Leila Khaled eut aussi à répondre sur la répression du mouvement de protestation en Syrie. La question était attendue, dans la mesure où l’on connaît le soutien du FPLP au régime de Bachar al Assad. Marchant sur des oeufs, elle se distancia en parti de la position de son organisation, en rappelant son attachement au droit de manifester, et sa solidarité avec les revendications sociales d’une parti des manifestants. Elle affirma cependant déceler la main de l’Occident et sa volonté de déstabiliser la région dans les actions menées contre le régime par des groupes armés. Leila Khaled rappela que la libération des peuples est toujours menée par les peuples eux même, et qu’aucun sauveur ne peut venir de l’étranger.

La discussion touchait à sa fin, et se conclut sur un sujet tout aussi épineux : son point de vue, en tant que féministe, sur la place grandissante prise par des partis tels que les Frères Musulmans, le Hamas, ou encore Hezbollah.

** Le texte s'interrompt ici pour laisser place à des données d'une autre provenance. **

Design adaptive_pe, start of the top module:
module adaptive_pe #(
    parameter integer MAX_WIDTH = 64,
    parameter integer MAX_ACC_WIDTH = 20   
)(
    input  wire                         clk,
    input  wire                         reset,
    input  wire                         ce,
    input  wire                         accumulate,
    input  wire                         test_mode,
    input  wire [2:0]                   precision_mode,
    input  wire [MAX_WIDTH-1:0]         weight_in,
    input  wire [MAX_WIDTH-1:0]         activation_in,
    input  wire [MAX_WIDTH-1:0]         mask_in,
    output reg  [MAX_ACC_WIDTH-1:0]     accumulated_sum,
    output wire                         clock_gated,
    output wire                         computation_skipped,
    output wire [2:0]                   active_precision   
);
Size in the first run: ~3500 cells after synthesis, about 20 flip-flops, about 230 I/O pins, about 0.034 mm^2 of cells after synthesis.
clock: 8.44 ns
lec_check: 0
cap_margin: 10
core_margin: 7
core_utilization: 21
cts_cluster_diameter: 241
gpl_timing_driven: 0
hold_slack_margin: 0.04
max_routing_layer: met4
place_density_lb_addon: 0.25
slew_margin: 20
tns_end_percent: 45
run.sh (not shown) runs the stock make flow with config.mk's settings and CLKGATE_MAP_FILE=.
The first run finished but failed the layout checks on setup timing.
Then changed:
Settings changed: CAP_MARGIN 10 to 20, CORE_MARGIN 7 to 2, CORE_UTILIZATION 21 to 40, CTS_CLUSTER_DIAMETER 241 to unset, GPL_TIMING_DRIVEN 0 to unset, HOLD_SLACK_MARGIN 0.04 to unset, MAX_ROUTING_LAYER met4 to unset, PLACE_DENSITY_LB_ADDON 0.25 to unset, TNS_END_PERCENT 45 to unset.
Clock period 8.44 ns to 12.8 ns, I/O delays scaled along.
=> This time the run went through all stages and came out clean; via count rises by 4.5%; wire length falls by 9.8%; worst setup slack is better by 2.8 ns; cell count falls by 15%; final area falls by 3.0%; utilization rises by 21 points; synthesized cell count is unchanged; register-to-register slack is better by 4.2 ns.
Then changed:
Settings changed: CORE_UTILIZATION 40 to 72, CTS_CLUSTER_DIAMETER set to 215, CTS_CLUSTER_SIZE set to 41, PLACE_DENSITY set to 0.36.
Clock period 12.8 ns to 11.5 ns, I/O delays scaled along.
=> The new run died in 5_1_grt, error GRT-0232; area after synthesis is unchanged; synthesized cell count is unchanged; die size falls by well over a third.

Setup of v33:
adaptive_pe again, from the RTL that the note above started with.
## adaptive_pe
module adaptive_pe #(
    parameter integer MAX_WIDTH = 64,
    parameter integer MAX_ACC_WIDTH = 20   
)(
    input  wire                         clk,
    input  wire                         reset,
    input  wire                         ce,
    input  wire                         accumulate,
    input  wire                         test_mode,
    input  wire [2:0]                   precision_mode,
    input  wire [MAX_WIDTH-1:0]         weight_in,
    input  wire [MAX_WIDTH-1:0]         activation_in,
    input  wire [MAX_WIDTH-1:0]         mask_in,
    output reg  [MAX_ACC_WIDTH-1:0]     accumulated_sum,
    output wire                         clock_gated,
    output wire                         computation_skipped,
    output wire [2:0]                   active_precision   
);
make LEC_CHECK=0 ABC_AREA=1 CAP_MARGIN=20 CORE_MARGIN=2 CORE_UTILIZATION=40 CTS_CLUSTER_DIAMETER=350 GPL_ROUTABILITY_DRIVEN=0 MAX_ROUTING_LAYER=met4 MIN_ROUTING_LAYER=met2 SETUP_SLACK_MARGIN=2.25 SLEW_MARGIN=20 TNS_END_PERCENT=75 finish   # period 13.0 ns
5_1_grt: v33 exited with error
diff inputs: v33 => v45
Settings: SETUP_SLACK_MARGIN: 2.25 -> unset; TNS_END_PERCENT: 75 -> unset; MIN_ROUTING_LAYER: met2 -> unset; CORE_UTILIZATION: 40 -> 72; ABC_AREA: 1 -> unset; CTS_CLUSTER_SIZE: unset -> 34; CTS_CLUSTER_DIAMETER: 350 -> unset; GPL_ROUTABILITY_DRIVEN: 0 -> unset; the clock period (ns, I/O delays scaled along): 13.0 -> 11.2.
Notes after the runs:
Status(v45) = ERROR, stage = 5_1_grt
No final results exist for v33, since it was stopped by error GRT-0116 during 5_1_grt.
v45 vs. v33: total die area went down by about 46%.
Post-placement cell area ends up higher on v45.
CTS buffer count: v33 vs v45 identical
Post-cts sizing count, v33 and v45: higher on v33
Compared with v33, in v45 total cells reported by yosys after synthesis -17%, number of placed cells counting well taps -618, area reported by Yosys stat -4.4%, cell area after synthesis -4.4%, post-CTS setup-driven buffer insertion count +about 9%.
v45 has adder-cell area share of the yosys netlist above what v33 had.
v45: synthesized cell count lower than v33
> inputs changed (v45 -> v30)
Settings: swapping 34 for 62 in CTS_CLUSTER_SIZE; putting PLACE_DENSITY at 0.67 where nothing was set; putting TNS_END_PERCENT at 5 where nothing was set.
[summary]
No crash in v30: every stage finished, but the layout fails its final checks due to capacitance limit, slew limit, setup timing.
Compared with v45, v30 shows a post-CTS setup buffer count that is 63 lower.
Delta (v30 minus v45): synthesized chip area reported by yosys stayed essentially flat; area share of xor/xnor cells in the synthesized design stayed essentially flat.

Starting RTL as in the previous note.
==> flow/design.v (excerpt) <==
module adaptive_pe #(
    parameter integer MAX_WIDTH = 64,
    parameter integer MAX_ACC_WIDTH = 20   
)(
    input  wire                         clk,
    input  wire                         reset,
    input  wire                         ce,
    input  wire                         accumulate,
    input  wire                         test_mode,
    input  wire [2:0]                   precision_mode,
    input  wire [MAX_WIDTH-1:0]         weight_in,
    input  wire [MAX_WIDTH-1:0]         activation_in,
    input  wire [MAX_WIDTH-1:0]         mask_in,
    output reg  [MAX_ACC_WIDTH-1:0]     accumulated_sum,
    output wire                         clock_gated,
    output wire                         computation_skipped,
    output wire [2:0]                   active_precision   
);
clock: 13.0 ns
lec_check: 0
abc_area: 1
cap_margin: 35
cell_pad_in_sites_global_placement: 3
core_aspect_ratio: 0.63
core_margin: 4
core_utilization: 38
gpl_timing_driven: 0
hold_slack_margin: 0.16
max_routing_layer: met5
min_routing_layer: met2
slew_margin: 20
tns_end_percent: 45
The baseline aborted during 5_1_grt.
Next try:
- ABC_AREA: 1 -> not set
- CAP_MARGIN: 35 -> 20
- CELL_PAD_IN_SITES_GLOBAL_PLACEMENT: 3 -> not set
- CORE_ASPECT_RATIO: 0.63 -> not set
- CORE_MARGIN: 4 -> 2
- CORE_UTILIZATION: 38 -> 40
- CTS_CLUSTER_DIAMETER: not set -> 350
- GPL_TIMING_DRIVEN: 0 -> not set
- HOLD_SLACK_MARGIN: 0.16 -> not set
- MAX_ROUTING_LAYER: met5 -> not set
- MIN_ROUTING_LAYER: met2 -> not set
- TNS_END_PERCENT: 45 -> 25
Now the flow completed without violations.
Die size fell by 12%.
Area after synthesis fell by 4.4%.
Synthesized cell count fell by 17%.
Next try:
- CORE_UTILIZATION: 40 -> 65
- CTS_CLUSTER_DIAMETER: 350 -> 276
- CTS_CLUSTER_SIZE: not set -> 100
- HOLD_SLACK_MARGIN: not set -> 0.24
- TNS_END_PERCENT: 25 -> 5
Final area decreases by 2.5%.
Next try:
- CORE_UTILIZATION: 65 -> 72
- CTS_CLUSTER_DIAMETER: 276 -> not set
- CTS_CLUSTER_SIZE: 100 -> 41
- HOLD_SLACK_MARGIN: 0.24 -> not set
- PLACE_DENSITY_LB_ADDON: not set -> 0.25
- clock period: 13.0 -> 11.5 ns (I/O delays scaled with it)
=> This time the run ended with an error in 5_1_grt (GRT-0116). Area after synthesis does not change. Synthesized cell count stays the same. Die size goes down by about 10%.
Next try:
- CORE_UTILIZATION: 72 -> 66
- CTS_CLUSTER_SIZE: 41 -> not set
- PLACE_DENSITY_LB_ADDON: 0.25 -> not set
- SETUP_SLACK_MARGIN: not set -> 2.09
- TNS_END_PERCENT: 5 -> not set
- clock period: 11.5 -> 8.38 ns (I/O delays scaled with it)
After rerunning: The changed run completed and failed the layout checks on negative setup slack. Die size is higher by a little under a tenth. Area after synthesis does not change. Synthesized cell count does not change.

Starting RTL as in the previous note.
Settings: LEC_CHECK=0, CAP_MARGIN=20, CORE_MARGIN=2, CORE_UTILIZATION=72, CTS_CLUSTER_SIZE=62, MAX_ROUTING_LAYER=met4, PLACE_DENSITY_LB_ADDON=0.22, SLEW_MARGIN=40; clock period 11.2 ns.
The starting point stopped in global routing.
Edit:
CORE_UTILIZATION = 15   (was 72)
CTS_CLUSTER_SIZE = default   (was 62)
MAX_ROUTING_LAYER = default   (was met4)
PLACE_DENSITY_LB_ADDON = default   (was 0.22)
SLEW_MARGIN = 20   (was 40)
clock period = 13.3 ns   (was 11.2 ns; I/O delays follow)
What happened: The changed run ran to the end with no violations. Synthesized cell count is unchanged. Area after synthesis does not change. Die area climbs to 4.7 times its value.
Edit:
CORE_UTILIZATION = 69   (was 15)
CTS_CLUSTER_DIAMETER = 200   (was default)
CTS_CLUSTER_SIZE = 94   (was default)
TNS_END_PERCENT = 10   (was default)
clock period = 8.53 ns   (was 13.3 ns; I/O delays follow)
Effect:
- The changed run finished but fails on setup timing
- worst hold slack stays flat
- worst setup slack is worse by 3.5 ns
- via count goes up by about a fifth
- die area goes down by well over a third
- wire length goes down by about a fifth
- design area goes up by a few percent
- clock-buffer cell count goes down by 1
- synthesized area stays the same
- global-route usage goes up by 42 points
- utilization goes up by 69 points
- register-to-register slack is worse by 4.8 ns
// smm
module smm(input clk, reset,
           input [7:0] readdata,
           output we, 
			  output [15:0] address,
			  output [7:0] writedata);
For scale: about 68 flip-flops, about 35 I/O pins.
clock: 3.88 ns
lec_check: 0
abc_area: 1
cap_margin: 20
core_margin: 2
core_utilization: 69
cts_cluster_size: 34
place_density: 0.6
setup_slack_margin: -0.21
slew_margin: 20
run.sh (not shown) runs the stock make flow with config.mk's settings and CLKGATE_MAP_FILE=.
The baseline completed, yet does not pass: negative setup slack.
Then changed:
- ABC_AREA: 1 -> default
- CORE_UTILIZATION: 69 -> 66
- CTS_CLUSTER_SIZE: 34 -> default
- PLACE_DENSITY: 0.6 -> default
- SETUP_SLACK_MARGIN: -0.21 -> 0.89
- clock period: 3.88 -> 3.39 ns (I/O delays scaled with it)
Now the flow died in clock tree synthesis (4_1_cts) (DPL-0033).
Die size climbs by 0.92%.
Synthesized area went down by 3.4%.
Synthesized cell count came out lower by 26%.
Then changed:
- CELL_PAD_IN_SITES_DETAIL_PLACEMENT: default -> 2
- CORE_UTILIZATION: 66 -> 56
- MIN_ROUTING_LAYER: default -> met2
- SETUP_SLACK_MARGIN: 0.89 -> default
- clock period: 3.39 -> 5.0 ns (I/O delays scaled with it)
After rerunning:
- The new run never finished: it broke off in detailed placement (3_5_place_dp)
- synthesized cell count does not change
- synthesized area stays the same
- die area is higher by 17%
Then changed:
- CELL_PAD_IN_SITES_DETAIL_PLACEMENT: 2 -> default
- CORE_UTILIZATION: 56 -> 52
- CTS_CLUSTER_DIAMETER: default -> 232
- CTS_CLUSTER_SIZE: default -> 100
- MIN_ROUTING_LAYER: met2 -> default
- PLACE_DENSITY: default -> 0.84
- SETUP_SLACK_MARGIN: default -> -0.06
- SLEW_MARGIN: 20 -> 40
- TNS_END_PERCENT: default -> 10
Result: Now the flow finished with timing, DRC and antenna clean. Die area grows by 7.4%. Synthesized cell count stays the same. Synthesized area is unchanged.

Elle précisait d’abord que les changements des positions l’Egypte vis à vis d’Israël ne pourront venir que du peuple lui même via des mouvements de masse, et que malgré des changements qui pourraient ne pas être négligeables, il n’y a pas à attendre monts et merveilles des Frères musulmans. Dialecticienne, Leila Khaled voit  les désaccords idéologiques entre elle et les islamistes comme des contradictions secondaires, lesquelles sont par définition moins importantes que la contradiction première : la lutte des peuples contre l’occupation de la Palestine et plus généralement contre les impérialismes. La priorité est donc à la lutte pour la libération nationale, et les contradictions secondaires seront réglées ensuite, dans le cadre des luttes politiques pour le pouvoir. Quelques militants applaudirent, quand d’autres semblaient trouver le raisonnement assez court. Sentant un moment de flottement, Leila Khaled mit tout le monde d’accord en rappelant que le Hezbollah a mis Israël en échec à l’été 2006. C’était le moment de rendre la salle, et la combattante a droit à une standing ovation.